A jornalista e cantora Vilma Vieira, de Cabo Verde, lançou, com o apoio da Amnistia Internacional, a música “It's my body” que significa “Este é o meu corpo” e defende a autonomia da mulher sobre si mesma. Ela conta como decidiu se aproximar do tema: “A mutilação genital feminina provocava em mim uma sensação muito desconfortável. Uma mulher sente na pele. O que é que eu posso fazer? De que forma posso usar a minha profissão ou aquilo que eu gosto de fazer, que é cantar, para ajudar a contribuir para acabar com isso?”

A música “No Cut”, “Sem Corte” , dos músicos Cartoon e Shamir, produzida pela ONG suíça Maasai Aid Association, também trata da questão.

Estimativas

Em Serra Leoa, mulher mostra ferramentas utilizadas para realizar o corte genital.Foto: picture-alliance/dpa

A mutilação genital feminina é uma prática que retira o clitóris e, às vezes, outras partes do orgão genital feminino, antes das raparigas chegaram à puberdade. A tradição, que causa danos físicos e psicológicos, é muito difundida principalmente na África e no Oriente Médio.

Segundo dados do Fundo das Nações Unidas para a Infância (UNICEF), esta prática já atingiu 130 milhões de meninas em todo o mundo. As estimativas prevêem que até o ano de 2050, cerca de 63 milhões de mulheres serão cortadas.

Segundo o Fundo, na Somália, Guiné-Conacri, Jibuti e Egito mais de 90% das mulheres sofrem alguma forma de mutilação genital. Entre os países lusófonos na África, esta tradição não é muito comum, com exceção de Guiné-Bissau, onde atinge 50% das mulheres.

Apesar disto, outras agências das Nações Unidas, nomeadamente o Fundo para Atividades da População (FNUAP), avaliam que o número de mutilações genitais tenha diminuído 5% entre 2005 e 2010. Em vinte e quatro dos vinte nove países onde a prática é feita, decretos ou leis relacionados com a sua restrição foram aprovados.

Ainda segundo a UNICEF, no espaço de uma geração é possível eliminar a mutilação genital feminina. Mas, para tanto, será necessário um esforço global dos governos, da sociedade civil e da comunidade internacional. Nos países onde existe esta prática, é muito importante a atuação dos líderes políticos e religiosos para desencorajá-la.
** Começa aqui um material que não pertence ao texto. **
Context: an optimization exercise on an open-source flow, tuned for small area, a short achievable clock period and few clock cycles. The choices shown serve that exercise and are no tape-out recipe. Function was checked by simulation only, so behaviour that the tests miss may differ from the original.

build 90:
## bluenumi_led
module bluenumi_led (
    input  wire        clk,
    input  wire        rst,           
    input  wire        cmd_valid,
    output wire        cmd_ready,
    input  wire [63:0] cmd_word,
    input  wire [31:0] cmd_now,       
    output wire        rsp_valid,
    output wire [3:0]  rsp_status,
    output wire [31:0] led_level      
);
    reg        led_en;
    reg        led_paused;
    reg        led_pattern;
    reg  [7:0] lvl [0:3];
    reg        rst_q;        
    reg        busy;         
    reg        phase;        
    reg        upd_q;        
    reg        rnz_q;        
    reg  [2:0] a_q;          
    reg  [1:0] t_q;          
    reg  [7:0] s2_q;         
    wire accept, ok, rnz, two_cyc, live_upd, is_pause, is_res, is_en, is_pat;
    wire b0 = cmd_word[0];
    wire last = busy & (~upd_q | ~led_pattern | phase);
    assign cmd_ready = ~busy;
    bn_resp u_resp (
        .rst(rst), .cmd_valid(cmd_valid), .cmd_word(cmd_word),
        .busy(busy), .last(last), .rnz_q(rnz_q), .led_en(led_en), .led_paused(led_paused),
        .rsp_valid(rsp_valid), .rsp_status(rsp_status),
        .accept(accept), .ok(ok), .rnz(rnz), .two_cyc(two_cyc), .live_upd(live_upd),
        .is_pause(is_pause), .is_res(is_res), .is_en(is_en), .is_pat(is_pat)
    );
    wire [29:0] A = cmd_now[31:2];
    wire [7:0]  S2;
    wire fold_t1 = A[0] ^ A[7] ^ A[14];
    wire fold_t2 = (A[0] & A[7]) | (A[0] & A[14]) | (A[7] & A[14]);
    wire fold_t3 = A[21] ^ A[28] ^ A[29];
    wire fold_t4 = (A[21] & A[28]) | (A[21] & A[29]) | (A[28] & A[29]);
    wire fold_t5 = A[1] ^ A[8] ^ A[7];
    wire fold_t6 = (A[1] & A[8]) | (A[1] & A[7]) | (A[8] & A[7]);
    wire fold_t7 = A[15] ^ A[22] ^ A[21];
    wire fold_t8 = (A[15] & A[22]) | (A[15] & A[21]) | (A[22] & A[21]);
    wire fold_t9 = A[2] ^ A[9] ^ A[8];
  ...
Size in the first run: about 980 cells after synthesis, roughly 140 I/O pins.
clock: 30.0 ns
lec_check: 0
abc_area: 1
cap_margin: 20
core_margin: 2
core_utilization: 45
cts_buf_list: sky130_fd_sc_hd__clkbuf_8
gpl_timing_driven: 1
place_density: 0.6
slew_margin: 20
synth_hierarchical: 1
synth_memory_max_bits: 131072
standard.sh (not shown) runs the stock make flow with config.mk's settings and CLKGATE_MAP_FILE= SYNTH_SCRIPT=/design/flow/synth_recipe.tcl, a recipe that flattens the netlist after the stock synthesis.
==> flow/flow/run.sh <==
#!/bin/bash
# The standard layout (standard.sh) with these changes:
# - the buffers that buffer_ports puts on every input and output port are
#   sky130_fd_sc_hd__buf_1 cells instead of the tool's default pick
#   (clkdlybuf4s50_1, a delay cell);
# - after the standard synthesis, the netlist's combinational logic is
#   improved without touching any register (same cells, same names):
#   flow/fa_polarity.py removes inverters around the full-adder cells (a full
#   adder is self-dual), then flow/remap.py maps the logic again with ABC
#   (flow/remap.abc, the standard dont_use list in flow/dontuse.txt), keeping
#   flip-flops, full-adder cells and the logic of the rsp_valid/rsp_status paths as
#   they are. The netlist computes the same function; the standard flow then
#   goes on from it.
# Logs: synth.log, standard.log (make's output), fa_polarity.log, remap.log
# (and the netlist's .remap.log beside it), and ORFS's own logs in orfs/logs.
set -euo pipefail
ARGS='BUFFER_PORTS_ARGS=-buffer_cell sky130_fd_sc_hd__buf_1'
R=orfs/results/${FLOW_PLATFORM:-sky130hd}/bluenumi_led/base
bash standard.sh "$ARGS" synth > synth.log 2>&1
python3 flow/fa_polarity.py "$R/1_2_yosys.v" > fa_polarity.log 2>&1
python3 flow/remap.py "$R/1_2_yosys.v" flow/remap.abc flow/dontuse.txt rsp_valid rsp_status > remap.log 2>&1
rm -f "$R/1_synth.odb" "$R/1_synth.sdc"
bash standard.sh "$ARGS" finish > standard.log 2>&1
==> flow/flow/remap.abc <==
strash
dch -f
map -D 3500
topo
stime -c
buffer -c
upsize -c -D 4200
dnsize -c -D 4200
Other scripts of this flow, unchanged in this note and not shown: flow/flow/dontuse.txt, flow/flow/fa_polarity.py, flow/flow/remap.py
Build 90 reached the end of the flow, and the finished layout is clean on the timing, design-rule and antenna checks.
Testbench counts of build 90, summed over its fixed seeds: cycles 37,036.
#### Input delta (build 38 over build 90)
# build 90
export LEC_CHECK = 0
export ABC_AREA = 1
export CAP_MARGIN = 20
export CORE_MARGIN = 2
export CORE_UTILIZATION = 45
export CTS_BUF_LIST = sky130_fd_sc_hd__clkbuf_8
export GPL_TIMING_DRIVEN = 1
export PLACE_DENSITY = 0.6
export SLEW_MARGIN = 20
export SYNTH_HIERARCHICAL = 1
export SYNTH_MEMORY_MAX_BITS = 131072
create_clock -name core_clock -period 30.0 [get_ports {clk}]
# build 38
export LEC_CHECK = 0
export ABC_AREA = 1
export CAP_MARGIN = 20
export CORE_MARGIN = 2
export CORE_UTILIZATION = 45
export PLACE_DENSITY = 0.6
export SLEW_MARGIN = 20
export SYNTH_HIERARCHICAL = 1
export SYNTH_MEMORY_MAX_BITS = 131072
create_clock -name core_clock -period 30.0 [get_ports {clk}]
==> flow/flow/remap.abc <==
strash
dch -f
map -D 3500
topo
stime -c
buffer -c
upsize -c -D 4000
dnsize -c -D 4000
## What came out
Going from build 90 to build 38, finished layout cell area now larger, proportion of final cell area spent on non-clock buffers was more or less identical, setup slack after layout shows a reduction of 210 ps.
Comparing build 90 against build 38, there is no change at all in level count of the clock H-tree.
Global-route usage delta (build 90 -> build 38): insignificant
Build 38 ran to completion and came out clean on the timing, design-rule and antenna checks.
Area overhead of the layout relative to synthesis: build 38 higher than build 90
#### Input delta (build 39 over build 38)
==> flow/flow/remap.abc <==
strash
&get -n
&st
&dch -f
&nf -R 1000
&put
topo
stime -c
buffer -c
upsize -c
dnsize -c
Notes after the runs:
- Per the final summary, build 39 finished and its layout is clean on timing, DRC and antenna.
- Die area in build 39 vs build 38: down 650 um^2
- For build 39, the end point of the critical path was led_level[18], unlike build 38, where it was led_level[29].
- Taking build 38 as the reference, in build 39 worst clock skew roughly the same; area growth from synthesis to layout higher.
- Build 39 against build 38; final cell count without fillers is down by more than 10%.
- Final standard cell utilization of the core is lower on build 38
- | count of clock-buffer cells in the layout | build 39 vs build 38 | ≈ equal |
- Build 39 vs build 38 — synthesized area dropped 280 um^2.
- Cell with the biggest individual delay on the critical path = xor2_2: build 39; cell with the biggest individual delay on the critical path = nor2_1: build 38
- In the metrics for build 39 and build 38, the one carrying the lower die outline height is build 39.
Input-level comparison between build 21 and build 39:
==> flow/flow/remap.abc <==
strash
dch -f
map -D 3500
topo
stime -c
buffer -c
upsize -c -D 4200
dnsize -c -D 4200
Notes after the runs:
On synthesized area: build 21 sits above build 39.
The startpoint of the most critical setup path comes out cmd_word[63] in one run and s2_q[1] in the other, namely in build 21 and build 39 respectively.
The higher met1 routed wirelength after detailed routing came out of build 21.
Critical path depth: build 21 vs build 39 down 29
On first-pass GRT wire length, the higher figure sits with build 21, not build 39.
Setup changes, build 21 to build 23
# build 21
export LEC_CHECK = 0
export ABC_AREA = 1
export CAP_MARGIN = 20
export CORE_MARGIN = 2
export CORE_UTILIZATION = 45
export PLACE_DENSITY = 0.6
export SLEW_MARGIN = 20
export SYNTH_HIERARCHICAL = 1
export SYNTH_MEMORY_MAX_BITS = 131072
create_clock -name core_clock -period 30.0 [get_ports {clk}]
# build 23
export LEC_CHECK = 0
export ABC_AREA = 1
export CAP_MARGIN = 20
export CORE_MARGIN = 2
export CORE_UTILIZATION = 45
export CTS_BUF_LIST = sky130_fd_sc_hd__clkbuf_8
export PLACE_DENSITY = 0.6
export SLEW_MARGIN = 85
export SYNTH_HIERARCHICAL = 1
export SYNTH_MEMORY_MAX_BITS = 131072
create_clock -name core_clock -period 30.0 [get_ports {clk}]
Findings:
In build 23, setup slack is lower than in build 21.
Worst hold slack: build 23 vs build 21 — no meaningful difference
Build 23 vs build 21, critical-path cell with the highest stage delay: clkdlybuf4s50_1 vs nor2_4
What build 81 does differently from build 23 at the input level:
# build 23
export LEC_CHECK = 0
export ABC_AREA = 1
export CAP_MARGIN = 20
export CORE_MARGIN = 2
export CORE_UTILIZATION = 45
export CTS_BUF_LIST = sky130_fd_sc_hd__clkbuf_8
export PLACE_DENSITY = 0.6
export SLEW_MARGIN = 85
export SYNTH_HIERARCHICAL = 1
export SYNTH_MEMORY_MAX_BITS = 131072
create_clock -name core_clock -period 30.0 [get_ports {clk}]
# build 81
export LEC_CHECK = 0
export ABC_AREA = 1
export CAP_MARGIN = 20
export CORE_MARGIN = 2
export CORE_UTILIZATION = 45
export CTS_BUF_LIST = sky130_fd_sc_hd__clkbuf_8
export PLACE_DENSITY = 0.6
export SLEW_MARGIN = 20
export SYNTH_HIERARCHICAL = 1
export SYNTH_MEMORY_MAX_BITS = 131072
create_clock -name core_clock -period 30.0 [get_ports {clk}]
Notes after the runs:
Across both runs, total met3 wirelength after detailed routing was higher for build 81 than for build 23.
In terms of clock edge transition at the registers on the reported setup and hold paths, build 23 and build 81 differ only marginally.
Relative to build 23, the net total in the final layout measured on build 81 has decreased by a little under 10%.
Lower global routing usage on met2 goes to build 81 over build 23.
| part of the cycle the worst path needs | build 81 vs build 23 | 11 points lower |
Build 81 vs. build 23: total routed wirelength moved down; overall global routing resource usage moved down.
Build 81 | stages: all done | timing, DRC, antenna: all pass

---

## red
Starting RTL as in the previous note.
// bluenumi_led
module bluenumi_led (
    input  wire        clk,
    input  wire        rst,           
    input  wire        cmd_valid,
    output wire        cmd_ready,
    input  wire [63:0] cmd_word,
    input  wire [31:0] cmd_now,       
    output wire        rsp_valid,
    output wire [3:0]  rsp_status,
    output wire [31:0] led_level      
);
    reg        led_en;
    reg        led_paused;
    reg        led_pattern;
    reg  [7:0] lvl [0:3];
    reg        rst_q;        
    reg        busy;         
    reg        phase;        
    reg        upd_q;        
    reg        rnz_q;        
    reg  [2:0] a_q;          
    reg  [1:0] t_q;          
    reg  [7:0] s2_q;         
    wire accept, ok, rnz, two_cyc, live_upd, is_pause, is_res, is_en, is_pat;
    wire b0 = cmd_word[0];
    wire last = busy & (~upd_q | ~led_pattern | phase);
    assign cmd_ready = ~busy;
    bn_resp u_resp (
        .rst(rst), .cmd_valid(cmd_valid), .cmd_word(cmd_word),
        .busy(busy), .last(last), .rnz_q(rnz_q), .led_en(led_en), .led_paused(led_paused),
        .rsp_valid(rsp_valid), .rsp_status(rsp_status),
        .accept(accept), .ok(ok), .rnz(rnz), .two_cyc(two_cyc), .live_upd(live_upd),
        .is_pause(is_pause), .is_res(is_res), .is_en(is_en), .is_pat(is_pat)
    );
    wire [29:0] A = cmd_now[31:2];
    wire [7:0]  S2;
    wire fold_t1 = A[0] ^ A[7] ^ A[14];
    wire fold_t2 = (A[0] & A[7]) | (A[0] & A[14]) | (A[7] & A[14]);
    wire fold_t3 = A[21] ^ A[28] ^ A[29];
    wire fold_t4 = (A[21] & A[28]) | (A[21] & A[29]) | (A[28] & A[29]);
    wire fold_t5 = A[1] ^ A[8] ^ A[7];
    wire fold_t6 = (A[1] & A[8]) | (A[1] & A[7]) | (A[8] & A[7]);
    wire fold_t7 = A[15] ^ A[22] ^ A[21];
    wire fold_t8 = (A[15] & A[22]) | (A[15] & A[21]) | (A[22] & A[21]);
    wire fold_t9 = A[2] ^ A[9] ^ A[8];
    wire fold_t10 = (A[2] & A[9]) | (A[2] & A[8]) | (A[9] & A[8]);
    wire fold_t11 = A[16] ^ A[23] ^ A[22];
    wire fold_t12 = (A[16] & A[23]) | (A[16] & A[22]) | (A[23] & A[22]);
    wire fold_t13 = A[3] ^ A[10] ^ A[9];
    wire fold_t14 = (A[3] & A[10]) | (A[3] & A[9]) | (A[10] & A[9]);
    wire fold_t15 = A[17] ^ A[14] ^ A[24];
    wire fold_t16 = (A[17] & A[14]) | (A[17] & A[24]) | (A[14] & A[24]);
    wire fold_t17 = A[4] ^ A[11] ^ A[10];
    wire fold_t18 = (A[4] & A[11]) | (A[4] & A[10]) | (A[11] & A[10]);
  ...
Settings: LEC_CHECK=0, ABC_AREA=1, CAP_MARGIN=20, CORE_MARGIN=2, CORE_UTILIZATION=45, CTS_BUF_LIST=sky130_fd_sc_hd__clkbuf_8, PLACE_DENSITY=0.6, SLEW_MARGIN=70, SYNTH_HIERARCHICAL=1, SYNTH_MEMORY_MAX_BITS=131072; clock period 30.0 ns.
==> flow/flow/remap.abc <==
strash
dch -f
map -D 3500
topo
stime -c
buffer -c
upsize -c -D 4200
dnsize -c -D 4200
Scripts as last shown in full above: flow/flow/run.sh
Other scripts of this flow, unchanged in this note and not shown: flow/flow/dontuse.txt, flow/flow/fa_polarity.py, flow/flow/remap.py
red has completed all stages; timing, DRC and antenna checks passed.
Testbench counts of red, summed over its fixed seeds: cycles 37,036.
Relative to red, the following input files were edited for blue:
Settings: a deleted CTS_BUF_LIST that had been sky130_fd_sc_hd__clkbuf_8; a change of SLEW_MARGIN from 70 to 20.
diff --git a/flow/flow/run.sh b/flow/flow/run.sh
--- a/flow/flow/run.sh
+++ b/flow/flow/run.sh
@@ -14,2 +13,0 @@
-# Logs: synth.log, standard.log (make's output), fa_polarity.log, remap.log
-# (and the netlist's .remap.log beside it), and ORFS's own logs in orfs/logs.
@@ -17,0 +16 @@
+MARGIN='SETUP_SLACK_MARGIN=17.1'
@@ -23 +22 @@
-bash standard.sh "$ARGS" finish > standard.log 2>&1
+bash standard.sh "$ARGS" "$MARGIN" finish > standard.log 2>&1
==> flow/flow/remap.abc <==
strash
dch -f
map -a
topo
stime -c
buffer -c
upsize -c
dnsize -c
Going from red to blue, number of well taps grew by a few percent. Summary of blue over red: routing usage on met3 decreased by 0.28 points relative to the old numbers. As far as highest clock rate is concerned, red and blue perform about the same. Summary of blue over red: number of gates given a new drive strength after cts increased 17, routing usage on met1 has decreased, final cell count without fillers now sits higher.
The inputs of green differ from those of blue as listed below.
diff --git a/flow/flow/run.sh b/flow/flow/run.sh
--- a/flow/flow/run.sh
+++ b/flow/flow/run.sh
@@ -16 +16 @@
-MARGIN='SETUP_SLACK_MARGIN=17.1'
+MARGIN='SETUP_SLACK_MARGIN=16.9'
Notes after the runs:
- green ran to completion and came out clean on the timing, design-rule and antenna checks.
- Final critical path time including I/O delays and setup (lower): blue
- Final cycle utilization of the critical path of blue is on par with green.
- Between green and blue, it is green whose via count is lower, by 240.
What orange does differently from green at the input level:
Settings: CTS_BUF_LIST now sky130_fd_sc_hd__clkbuf_8, previously not set.
diff --git a/flow/flow/run.sh b/flow/flow/run.sh
--- a/flow/flow/run.sh
+++ b/flow/flow/run.sh
@@ -13,0 +14,2 @@
+# Logs: synth.log, standard.log (make's output), fa_polarity.log, remap.log
+# (and the netlist's .remap.log beside it), and ORFS's own logs in orfs/logs.
@@ -16 +17,0 @@
-MARGIN='SETUP_SLACK_MARGIN=16.9'
@@ -22 +23 @@
-bash standard.sh "$ARGS" "$MARGIN" finish > standard.log 2>&1
+bash standard.sh "$ARGS" finish > standard.log 2>&1
==> flow/flow/remap.abc <==
strash
dch -f
map -D 3500
topo
stime -c
buffer -c
upsize -c -D 4000
dnsize -c -D 4000
==> notes.md <==
- Multi-input combinational area share: green and orange compared, lower one is green
- orange vs. green: final cell count without fillers shows a reduction of about 1.6%, cell count along the critical path shows an increase of 22, number of gates resized after cts shows a reduction of 1.

==> re-timing with driven ports <==
How much do the figures lean on ideal ports? The routed layouts below were timed once more, with nothing changed but the port constraints. Step 1, drivers: a clkbuf_16 drives clk and a buf_2 each remaining input, both assumed. Step 2 also shifts input and output timing later by t, the mid clock arrival at the registers, as if the neighbouring blocks saw the same clock. Three values: ideal, step 1, step 2; two values: the first two.
run	shift t [ns]	setup WS [ns]	latest minus earliest clock arrival (ns)
build 90	0.364	16.952 / 16.933 / 16.933	0.008 / 0.008
build 38	0.349	16.744 / 16.703 / 16.941	0.012 / 0.012
build 39	0.344	15.450 / 15.408 / 15.751	0.009 / 0.009
build 21	0.343	16.942 / 16.923 / 16.923	0.008 / 0.008
build 23	0.370	13.548 / 13.510 / 13.880	0.011 / 0.011
build 81	0.364	16.952 / 16.933 / 16.933	0.008 / 0.008
red	0.364	16.963 / 16.944 / 16.944	0.003 / 0.003
blue	0.346	16.947 / 16.916 / 16.916	0.008 / 0.008
green	0.343	16.916 / 16.886 / 16.886	0.007 / 0.007
orange	0.369	16.733 / 16.697 / 16.941	0.012 / 0.012
After both steps every run listed still meets setup and hold. The setup slack of blue, which loses most, moves by -0.031 ns with the drivers and by -0.031 ns with both steps.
Sister Fa acredita que esta mudança já esteja a acontecer: “Há muitos jovens com quem conversamos que decidiram salvar as suas próprias filhas e não cortá-las, porque a informação chegou até eles, na sala de aula na escola. Eles estão aprendendo coisas interessantes que usarão definitivamente no futuro. A mudança está acontecendo.”